Scientists in South Korea also called for further research to cushion typhoon blows, particularly for storms that come relatively late in the season. In a conference poster based on 65 years’ worth of data, researchers at Inje University in South Korea found the frequency and intensity of typhoons affecting the Korean Peninsula in September and October, known as autumn typhoons, have been increasing. A study of typhoons from 1954 to 2019 using statistical analysis and numerical modeling showed that five of the eight October typhoons to affect the peninsula since 1954 occurred from 2011 to 2019; three of Korea’s seven typhoons in 2019 occurred in September and caused significant damage.

Typhoons’ maximum instantaneous wind speeds, a driver of wind damage, were also up. The researchers attribute this increase to rising sea surface temperatures (SSTs) in the northwest Pacific, noting that regional SSTs are increasing faster than the global average and that SSTs remain high around Korea in September and October.
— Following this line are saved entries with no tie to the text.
==> src/design/mul_pipe.sv <==
`timescale 1ns/1ps
`include "exec_params.svh"

module mul_pipe (
  input  logic               CLK,
  input  logic               nRST,
  input  logic               start,
  input  exec_pkg::issue_t   issue,
  output exec_pkg::mul_res_t mul_res
);

  // per stage bookkeeping, index 0 is stage one
  logic [`EXEC_MUL_STAGES-1:0]                  vld;
  logic [`EXEC_MUL_STAGES-1:0][`EXEC_TAG_W-1:0] tag_q;
  logic [`EXEC_MUL_STAGES-1:0][`EXEC_REG_W-1:0] rd_q;
  exec_pkg::mul_op_e                            op1_q;
  exec_pkg::mul_op_e                            op2_q;
  logic                                         a_signed;
  logic                                         b_signed;
  logic signed [`EXEC_XLEN:0]                   a_q;
  logic signed [`EXEC_XLEN:0]                   b_q;
  logic signed [2*`EXEC_XLEN+1:0]               prod_full;
  logic [2*`EXEC_XLEN-1:0]                      prod_q;
  logic [`EXEC_XLEN-1:0]                        data_q;

  // operand signedness from the mul view
  always_comb begin
    case (issue.op.mul.func)
      exec_pkg::MUL_H: begin
        a_signed = 1'b1;
        b_signed = 1'b1;
      end
      exec_pkg::MUL_HSU: begin
        a_signed = 1'b1;
        b_signed = 1'b0;
      end
      // low half same either way
      default: begin
        a_signed = 1'b0;
        b_signed = 1'b0;
      end
    endcase
  end

  always_ff @(posedge CLK or negedge nRST) begin
    if (!nRST) begin
      vld <= '0;
    end else begin
      vld <= {vld[`EXEC_MUL_STAGES-2:0], start};
    end
  end

  // 33 bit extension covers all four kinds with one signed multiply
  assign prod_full = a_q * b_q;

  always_ff @(posedge CLK) begin
    tag_q  <= {tag_q[`EXEC_MUL_STAGES-2:0], issue.tag};
    rd_q   <= {rd_q[`EXEC_MUL_STAGES-2:0], issue.rd};
    // stage one, extended operands
    op1_q  <= issue.op.mul.func;
    a_q    <= {a_signed & issue.a[`EXEC_XLEN-1], issue.a};
    b_q    <= {b_signed & issue.b[`EXEC_XLEN-1], issue.b};
    // stage two, full product
    op2_q  <= op1_q;
    prod_q <= prod_full[2*`EXEC_XLEN-1:0];
    // stage three, half select
    data_q <= (op2_q == exec_pkg::MUL_LO) ? prod_q[`EXEC_XLEN-1:0]
                                          : prod_q[2*`EXEC_XLEN-1:`EXEC_XLEN];
  end

  assign mul_res.wb.valid = vld[`EXEC_MUL_STAGES-1];
  assign mul_res.wb.tag   = tag_q[`EXEC_MUL_STAGES-1];
  assign mul_res.wb.rd    = rd_q[`EXEC_MUL_STAGES-1];
  assign mul_res.wb.wen   = vld[`EXEC_MUL_STAGES-1];
  assign mul_res.wb.data  = data_q;
  // stage two moves to the output next edge
  assign mul_res.busy_next = vld[1];

endmodule
--- src/design/regReadPkg.sv ---
package regReadPkg;

  // operand and register file sizing
  localparam int unsigned DATA_W = 32;
  localparam int unsigned PHYS_REGS = 64;
  localparam int unsigned PHYS_LOG = 6;

  // physical 0 to ARCH_REGS-1 hold committed state after reset or exception
  localparam int unsigned ARCH_REGS = 32;

  // branch checkpoints tracked by the issue mask
  localparam int unsigned CHECKPOINTS = 4;
  localparam int unsigned CKPT_LOG = 2;

  // opaque issue fields carried alongside the operands
  localparam int unsigned PAYLOAD_W = 16;

  typedef logic [PHYS_LOG-1:0] physTag_t;

  typedef logic [DATA_W-1:0] regData_t;

  // one bit per checkpoint the instruction depends on
  typedef logic [CHECKPOINTS-1:0] brMask_t;

  typedef logic [CKPT_LOG-1:0] ckptId_t;

  typedef logic [PAYLOAD_W-1:0] payload_t;

endpackage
But they also said a hypothetical storm approaching the peninsula in October will not weaken, which was the case in the past, because while the land begins to cool, the sea remains warmer longer.

“This will develop into a powerful typhoon due to the greater temperature difference around the Korean Peninsula, which lies on the border between the cold continent and the hot sea,” said study coauthor Woo-Sik Jung of the university’s Department of Atmospheric Environment Information Engineering. “In other words, the larger the temperature difference, the stronger the wind, the more powerful the autumn typhoon around the Korean Peninsula can be compared to the summer typhoon.”

One scientist based in Japan who was not involved in these studies said there’s conflicting findings from research about whether the number of typhoons is increasing or decreasing amid climate change.

“However, most studies have shown that the typhoon intensities in terms of wind and rainfall would increase under global warming,” said Sridhara Nayak of the Disaster Prevention Research Institute at Kyoto University, who participated as a convener for a session on extreme weather events at JpGU-AGU Joint Meeting 2020. “So the super or severe typhoons are expected to occur in the future warming climate, which would bring much stronger winds compared to present typhoons and heavy rains to the landfall region and would be a more severe threat to human life and property.”